While thinking about ways to connect more hardware to my Altair 8800 Simulator I realized that the signals driving the DATA and ADDRESS LEDs, together with a few control signals (INP, OUT and WAIT), could be used to form a simple but effective I/O bus.
Such a bus could work very similar to the original S-100 bus and allow multiple external devices to be connected and accessed by existing emulated software with only minor changes to the emulator firmware.
When the emulator performs an OUT instruction it sets the A0-7 LEDs to the output address, sets the D0-7 LEDs to the output data and then switches the OUT LED on.

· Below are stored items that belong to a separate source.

Source: an optimization exercise on an open RTL-to-GDS flow (aim: small area and a short achievable clock period). Production flows keep margins and buffers that such runs may drop.
RTL that was checked went through simulation tests only; none was proved equivalent to the original.
Power is estimated from default activity; no workload was simulated.

==> run H: inputs <==
// antibuee_proto
module antibuee_proto (
    input              clk,
    input              rst,           
    input              ev_valid,
    input      [2:0]   ev_kind,       
    input      [7:0]   ev_op,         
    input      [7:0]   ev_data,       
    input              ev_wr_ok,      
    output reg         resp_valid,
    output reg [1:0]   resp_code,     
    output reg         tx_valid,
    output             tx_two,
    output     [7:0]   tx_b0,
    output reg [7:0]   tx_b1,
    output reg         ack_valid,
    output     [7:0]   ack_cmd,
    output             ack_success,
    output reg [3:0]   ack_reason,
    output reg         unk_valid,
    output     [6:0]   raw_len,
    output     [511:0] raw_bytes,
    output reg         stat_valid,
    output     [223:0] stat_m,
    output     [29:0]  stat_s,
    output     [15:0]  stat_ts,
    output reg         terr_valid,
    output     [7:0]   terr_op,
    output reg         conn_valid,
    output             conn_state
);
==> flow/config.mk <==
export PLATFORM = sky130hd
export DESIGN_NAME = antibuee_proto
export DESIGN_NICKNAME = antibuee_proto
export VERILOG_FILES = /design/flow/design.v
export SDC_FILE = /design/flow/constraint.sdc
export NUM_CORES = 4
export LEC_CHECK = 0
export CAP_MARGIN = 20
export CORE_MARGIN = 2
export CORE_UTILIZATION = 40
export SLEW_MARGIN = 20
==> flow/constraint.sdc <==
create_clock -name core_clock -period 12.0 [get_ports {clk}]
set_input_delay 2.4000 -clock core_clock [delete_from_list [all_inputs] [get_ports {clk}]]
set_output_delay 2.4000 -clock core_clock [all_outputs]
set_load 0.01 [all_outputs]
standard.sh (not shown) runs the stock make flow with config.mk's settings and CLKGATE_MAP_FILE= SYNTH_SCRIPT=/design/flow/synth_recipe.tcl, a recipe that flattens the netlist after the stock synthesis.
==> flow/flow/run.sh <==
#!/bin/bash
# Standard ORFS layout, with the port buffers made of the smallest buffer cell
# and clock tree synthesis without dummy loads.
set -euo pipefail
cd "$(dirname "$0")/.."
export BUFFER_PORTS_ARGS="-buffer_cell sky130_fd_sc_hd__buf_1"
export CTS_ARGS="-sink_clustering_enable -repair_clock_nets -dont_use_dummy_load"
bash standard.sh > orfs_make.log 2>&1
==> inputs of run G, as changes to run H <==
--- a/flow/design.v
+++ b/flow/design.v
@@ -6,13 +6,13 @@
     input      [7:0]   ev_op,         
     input      [7:0]   ev_data,       
     input              ev_wr_ok,      
     output reg         resp_valid,
     output reg [1:0]   resp_code,     
     output reg         tx_valid,
-    output             tx_two,
+    output reg         tx_two,
     output     [7:0]   tx_b0,
     output reg [7:0]   tx_b1,
     output reg         ack_valid,
     output     [7:0]   ack_cmd,
     output             ack_success,
     output reg [3:0]   ack_reason,
@@ -53,13 +53,12 @@
     reg        sf_ok;         
     reg [2:0]  sf_idx;        
     reg        sf_neg;        
     reg [1:0]  sf_fst;        
     reg        sf_shp;        
     reg        sf_pdv;        
-    reg [4:0]  sf_pd;         
     reg [31:0] fm [0:6];      
     reg [5:0]  fs [0:4];      
     genvar gi;
     generate
         for (gi = 0; gi < 64; gi = gi + 1) begin : g_raw
             assign raw_bytes[8*gi +: 8] = buf_mem[gi];
@@ -75,13 +74,12 @@
     assign raw_len     = len_q;
     assign conn_state  = connected;
     assign ack_success = ~ack_reason[3] & ~ack_reason[2];
     assign ack_cmd     = {4'h3, cmd};
     assign tx_b0       = {4'h3, cmd};
     assign terr_op     = {4'h3, cmd};
-    assign tx_two      = ~cmd[3] & (cmd[1] ^ cmd[0]);
     function [7:0] full_enc(input [6:0] p);
         begin
             case (p)
                 7'd0: full_enc = 8'd0;
                 7'd1: full_enc = 8'd2;
                 7'd2: full_enc = 8'd5;
@@ -190,36 +188,39 @@
     wire [7:0] b        = ev_data;
     wire       is_issue = ev_valid && (ev_kind == EV_ISSUE);
     wire       is_rx    = ev_valid && (ev_kind == EV_RX);
     wire       is_tick  = ev_valid && (ev_kind == EV_TICK);
     wire       is_conn  = ev_valid && (ev_kind == EV_CONNECT);
     wire       is_disc  = ev_valid && (ev_kind == EV_DISCONNECT);
+    wire [7:0] p = ev_data;
+    wire p_le9   = ~|p[7:4] & (~p[3] | ~|p[2:1]);
+    wire p_le100 = ~p[7] & (~p[6] | ~p[5] | (~p[4] & ~p[3] & (~p[2] | ~|p[1:0])));
     reg enc_ok;
     always @(*) begin
         case (ev_op)
             8'h30, 8'h37, 8'h38, 8'h39: enc_ok = 1'b1;
-            8'h31, 8'h32:               enc_ok = (ev_data <= 8'd9);
-            8'h36:                      enc_ok = (ev_data <= 8'd100);
+            8'h31, 8'h32:               enc_ok = p_le9;
+            8'h36:                      enc_ok = p_le100;
             default:                    enc_ok = 1'b0;
         endcase
     end
     wire st_idle  = (state == ST_IDLE);
     wire st_boot  = (state == ST_BOOT);
     wire st_await = (state == ST_AWAIT);
     wire issue_ok   = is_issue && enc_ok && st_idle && connected && ev_wr_ok;
     wire issue_terr = is_issue && enc_ok && st_idle && !(connected && ev_wr_ok);
     wire cmd_status  = cmd[3] & ~cmd[0];
-    wire timeout_due = st_await && (cmd_status ? (acnt == 4'd15) : (acnt >= 4'd5));
+    wire timeout_due = st_await && (cmd_status ? (&acnt) : (acnt[3] | acnt[2] & (acnt[1] | acnt[0])));
     wire hello_due   = st_boot && !boot2 && (bcnt == 3'd7);
-    wire status_due  = st_boot &&  boot2 && (bcnt >= 3'd3);
+    wire status_due  = st_boot &&  boot2 && (bcnt[2] | &bcnt[1:0]);
     wire auto_due    = is_tick && (hello_due || status_due);
     wire b_marker = (b[7:1] == 7'b0011010);        
     wire b_hash   = (b == 8'h23);
     wire b_minus  = (b == 8'h2D);
     wire b_point  = (b == 8'h2E);
-    wire b_digit  = (b[7:4] == 4'h3) && (b[3:0] <= 4'd9);
+    wire b_digit  = (b[7:4] == 4'h3) && (~b[3] | ~|b[2:1]);
     wire b_open   = (b == 8'h5B);
     wire b_close  = (b == 8'h5D);
     wire overflow = len[6];
     wire rx_sess  = is_rx && st_await;
     wire append   = rx_sess && !overflow;
     wire first    = append && (len == 7'd0);
@@ -266,13 +267,13 @@
         tx_valid   <= 1'b0;
         ack_valid  <= 1'b0;
         unk_valid  <= 1'b0;
         stat_valid <= 1'b0;
         terr_valid <= 1'b0;
         conn_valid <= 1'b0;
-        tx_b1      <= ev_op[2] ? full_enc(ev_data[6:0]) : {4'h3, ev_data[3:0]};
+        tx_b1      <= (ev_op[2] && !ev_kind[0]) ? full_enc(ev_data[6:0]) : {4'h3, ev_data[3:0]};
         resp_code  <= !enc_ok ? R_INVALID :
                       !st_idle ? R_BUSY :
                       !(connected && ev_wr_ok) ? R_TRANSPORT : R_ACCEPTED;
         ack_reason <= tick_to ? RS_TIMEOUT : rx_ovf ? RS_OVERFLOW : c_reason;
         len_q      <= len + {6'd0, append};
         len_clr    <= 1'b0;
@@ -283,12 +284,13 @@
         if (!st_boot || (is_tick && (hello_due || status_due)))
             bcnt <= 3'd0;
         else if (is_tick)
             bcnt <= bcnt + 3'd1;
         if (!st_await)
             cmd <= st_idle ? ev_op[3:0] : boot2 ? OPL_STATUS : OPL_HELLO;
+        tx_two <= st_idle & ~ev_op[3] & (ev_op[1] ^ ev_op[0]);
         if (rst) begin
             connected <= 1'b0;
             state     <= ST_IDLE;
             boot2     <= 1'b0;
             now       <= 16'd0;
             phase     <= PH_START;
@@ -366,19 +368,40 @@
     integer i;
     always @(posedge clk) begin
         for (i = 0; i < 64; i = i + 1)
             if (len == i)
                 buf_mem[i] <= b;
     end
-    wire [31:0] fm_mul = {fm[6][28:0], 3'b000} + {fm[6][30:0], 1'b0};
-    wire [31:0] fm_add = fm_mul + {{27{sf_pd[4]}}, sf_pd};
-    wire        fs_shift = sf_shp && (sf_idx <= 3'd4);
+    wire [3:0]  sf_pd = tx_b1[3:0];    
+    function [31:0] bk_add(input [31:0] a, input [31:0] b);
+        reg [31:0] g, p;
+        integer l, i;
+        begin
+            g = a & b;
+            p = a ^ b;
+            for (l = 1; l < 32; l = l * 2)
+                for (i = 2 * l - 1; i < 32; i = i + 2 * l) begin
+                    g[i] = g[i] | (p[i] & g[i-l]);
+                    p[i] = p[i] & p[i-l];
+                end
+            for (l = 8; l >= 1; l = l / 2)
+                for (i = 3 * l - 1; i < 32; i = i + 2 * l)
+                    g[i] = g[i] | (p[i] & g[i-l]);
+            bk_add = a ^ b ^ {g[30:0], 1'b0};
+        end
+    endfunction
+    wire [31:0] fm_x8  = {fm[6][28:0], 3'b000};
+    wire [31:0] fm_x2  = {fm[6][30:0], 1'b0};
+    wire [31:0] fm_d   = {{28{sf_neg}}, sf_pd ^ {4{sf_neg}}};
+    wire [31:0] fm_cs  = fm_x8 ^ fm_x2 ^ fm_d;
+    wire [31:0] fm_cc  = (fm_x8 & fm_x2) | (fm_x8 & fm_d) | (fm_x2 & fm_d);
+    wire [31:0] fm_add = bk_add(fm_cs, {fm_cc[30:0], sf_neg});
+    wire        fs_shift = sf_shp && ~(sf_idx[2] & (sf_idx[1] | sf_idx[0]));
     always @(posedge clk) begin
         sf_shp <= 1'b0;
         sf_pdv <= 1'b0;
-        sf_pd  <= sf_neg ? (5'd0 - {1'b0, b[3:0]}) : {1'b0, b[3:0]};
         if (first) begin
             sf_stat <= b_open;
             sf_ok   <= 1'b1;
             sf_idx  <= 3'd0;
             sf_neg  <= 1'b0;
             sf_fst  <= 2'b00;
@@ -394,13 +417,13 @@
                 sf_shp <= 1'b1;
             end else if (b_minus) begin
                 if (sf_fst != 2'b00 || sf_neg)
                     sf_ok <= 1'b0;
                 sf_neg <= 1'b1;
             end else if (b_point) begin
-                if (sf_fst != 2'b01 || sf_idx >= 3'd5)
+                if (sf_fst != 2'b01 || (sf_idx[2] & (sf_idx[1] | sf_idx[0])))
                     sf_ok <= 1'b0;
                 sf_fst <= 2'b10;
             end else if (b_digit) begin
                 sf_fst <= {sf_fst[1], 1'b1};
                 sf_pdv <= 1'b1;
             end else begin
==> flow/flow/run.sh (replaced) <==
#!/bin/bash
# Standard ORFS layout, with the port buffers made of the smallest buffer cell,
# clock tree synthesis without dummy loads, and timing repair aiming at a
# shorter period than the constraint (the constraint itself is unchanged).
set -euo pipefail
cd "$(dirname "$0")/.."
export BUFFER_PORTS_ARGS="-buffer_cell sky130_fd_sc_hd__buf_1"
export CTS_ARGS="-sink_clustering_enable -repair_clock_nets -dont_use_dummy_load -buf_list sky130_fd_sc_hd__clkbuf_16 -sink_clustering_size 24 -sink_clustering_max_diameter 100"
export SETUP_SLACK_MARGIN=8.3
bash standard.sh > orfs_make.log 2>&1
==> qor summary <==
metric	run G	run H
Status	finished clean	finished clean
Power drawn by the combinational cells	0.187 mW	0.212 mW
Master of the slowest instance on the critical path	sky130_fd_sc_hd__fa_1	sky130_fd_sc_hd__or3_4
CTS resizes	77	0
HP Start	fm[4][10]	fm[3][28]
TritonCTS Sinks	839	843
Number of buffers inserted to repair setup after CTS	14	0
Instance count of the mapped netlist	1699	1795
Die width	279 um	280 um
Tap Count	969	978
Placed Cells incl. Taps	3473	3580
Antenna diode instance count	0	3
Register clock-pin slew on the reported worst setup and hold paths	90 ps	60 ps
Capture instance of the worst register-to-register path	fm[6][31]	fm[6][27]
Critical path fanouts, max	4	12
Net Sw Frac	20.1%	20.3%
Mean Syn Cell Area	17.8 um^2	17.0 um^2
Layout clock buffers	44	87
Leak pwr	11.9 nW	11.9 nW
Critical Path Source	tx_b1[3]	ev_data[1]
Shortest period the worst path allows	3690 ps	4520 ps
CP Depth	15	10
For run H, only the layout was checked, not whether the RTL still works.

External hardware connceted to the bus will see the low->high transition of the OUT signal, can see whether the proper address is present on A0-7 and if so read the data from the D0-7 signals.

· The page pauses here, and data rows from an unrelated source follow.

This design comes from an exercise in tuning for small area on the open sky130 flow, not from production work. The RTL was checked by simulation tests, not by an equivalence proof against the original design.

old:
==> flow/design.v (excerpt) <==
module drum_core (
    input  wire               clk,
    input  wire               rst,           
    input  wire               byte_valid,
    input  wire [7:0]         byte_data,
    output wire               byte_ready,
    input  wire               block_valid,
    input  wire [15:0]        block_fshift,  
    output wire               block_ready,
    input  wire [3:0]         press,         
    input  wire               overrun,
    output wire               out_valid,
    output wire signed [19:0] out_sample,
    output reg                overrun_flag
);
Size: ~57 I/O pins.
==> flow/config.mk <==
export PLATFORM = sky130hd
export DESIGN_NAME = drum_core
export DESIGN_NICKNAME = drum_core
export VERILOG_FILES = /design/flow/design.v
export SDC_FILE = /design/flow/constraint.sdc
export NUM_CORES = 4
export LEC_CHECK = 0
export CAP_MARGIN = 20
export CORE_MARGIN = 2
export CORE_UTILIZATION = 40
export SLEW_MARGIN = 20
==> flow/constraint.sdc <==
create_clock -name core_clock -period 30.0 [get_ports {clk}]
set_input_delay 6.0000 -clock core_clock [delete_from_list [all_inputs] [get_ports {clk}]]
set_output_delay 6.0000 -clock core_clock [all_outputs]
set_load 0.01 [all_outputs]
standard.sh (not shown) runs the stock make flow with config.mk's settings and CLKGATE_MAP_FILE= SYNTH_SCRIPT=/design/flow/synth_recipe.tcl, a recipe that flattens the netlist after the stock synthesis.
==> flow/flow/run.sh <==
#!/bin/bash
# Standard ORFS layout, with the combinational logic of the standard synthesis
# re-mapped by ABC for area before floorplanning. Registers (cells and names)
# are left exactly as the standard synthesis made them.
set -euo pipefail
HERE=$(pwd)
YOSYS=${YOSYS_EXE:-$FLOW_HOME/../tools/install/yosys/bin/yosys}
LIB=$FLOW_HOME/platforms/sky130hd/lib/sky130_fd_sc_hd__tt_025C_1v80.lib
RES=$HERE/orfs/results/$FLOW_PLATFORM/drum_core/base

bash standard.sh synth > $HERE/synth.log 2>&1

cp $RES/1_2_yosys.v $HERE/synth_std.v
SEQ=$(grep -oE 'cell \("?sky130_fd_sc_hd__(df|edf|sdf|dl|conb)[a-z0-9_]*' $LIB | sed -E 's/cell \("?//' | sort -u | tr '\n' ' ')
sed -e "s#@LIB@#$LIB#g" -e "s#@SEQ@#$SEQ#g" -e "s#@IN@#$HERE/synth_std.v#g" \
    -e "s#@OUT@#$HERE/synth_remap.v#g" -e "s#@TOP@#$FLOW_TOP#g" flow/remap.ys > $HERE/remap_run.ys
$YOSYS -q -l $HERE/remap.log $HERE/remap_run.ys > /dev/null 2>&1
cp $HERE/synth_remap.v $RES/1_2_yosys.v

bash standard.sh finish > $HERE/finish.log 2>&1
==> flow/flow/remap.ys <==
read_liberty -ignore_miss_func @LIB@
read_verilog @IN@
hierarchy -top @TOP@
setattr -mod -set keep_hierarchy 1 @SEQ@
flatten
select @TOP@
opt_clean -purge
abc -liberty @LIB@ -dont_use *probe* -dont_use *lpflow* -script +strash;dc2;dch,-f;amap;strash;dch,-f;amap;
opt_clean -purge
splitnets
opt_clean -purge
insbuf -buf sky130_fd_sc_hd__buf_4 A X
hierarchy -top @TOP@
select @TOP@
stat -liberty @LIB@
write_verilog -noattr -noexpr -nohex -nodec -selected @OUT@
old has completed all stages; timing, DRC and antenna checks passed.
The inputs of new differ from those of old as listed below.
==> flow/run.sh (new file) <==
#!/bin/bash
# synth_recipe.tcl (not shown) runs the flow's synth.tcl, then flattens the netlist and writes it again
# the make line also repeats each setting of config.mk as NAME=value (left out here)
make -C /OpenROAD-flow-scripts/flow DESIGN_CONFIG=/design/flow/config.mk WORK_HOME=/design/flow/orfs CLKGATE_MAP_FILE= SYNTH_SCRIPT=/design/flow/synth_recipe.tcl finish
removed: flow/flow/run.sh
removed: flow/flow/remap.ys
removed: flow/standard.sh
==> comparison <==
In new the longest individual stage delay on the worst path turned out 150 ps lower than in old. Higher post-synthesis to final-layout area growth was reported by old, not new. new went all the way through the flow, and no timing, DRC or antenna check failed. Taking new as 1.0, old lands at 0.877 on average cell area after synthesis. The buffer levels on the longest clock path was comparable across old and new.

When the emulator performs an IN instruction it sets the A0-7 LEDs to the input address, switches the D0-7 data lines to input mode and then switches the INP LED on. External hardware will see the INP signal and can can place the proper data on the D0-7 data lines for the emulator to read.
In both cases external hardware can pull the WAIT signal high to indicate that it needs more time to process the IN/OUT instruction. If so, the emulator will wait until WAIT goes back low before continuing program execution.
For a more detailed description of the timing and possible handshaking see the "Interfacing external hardware" section in the Altair 8800 simulator documentation.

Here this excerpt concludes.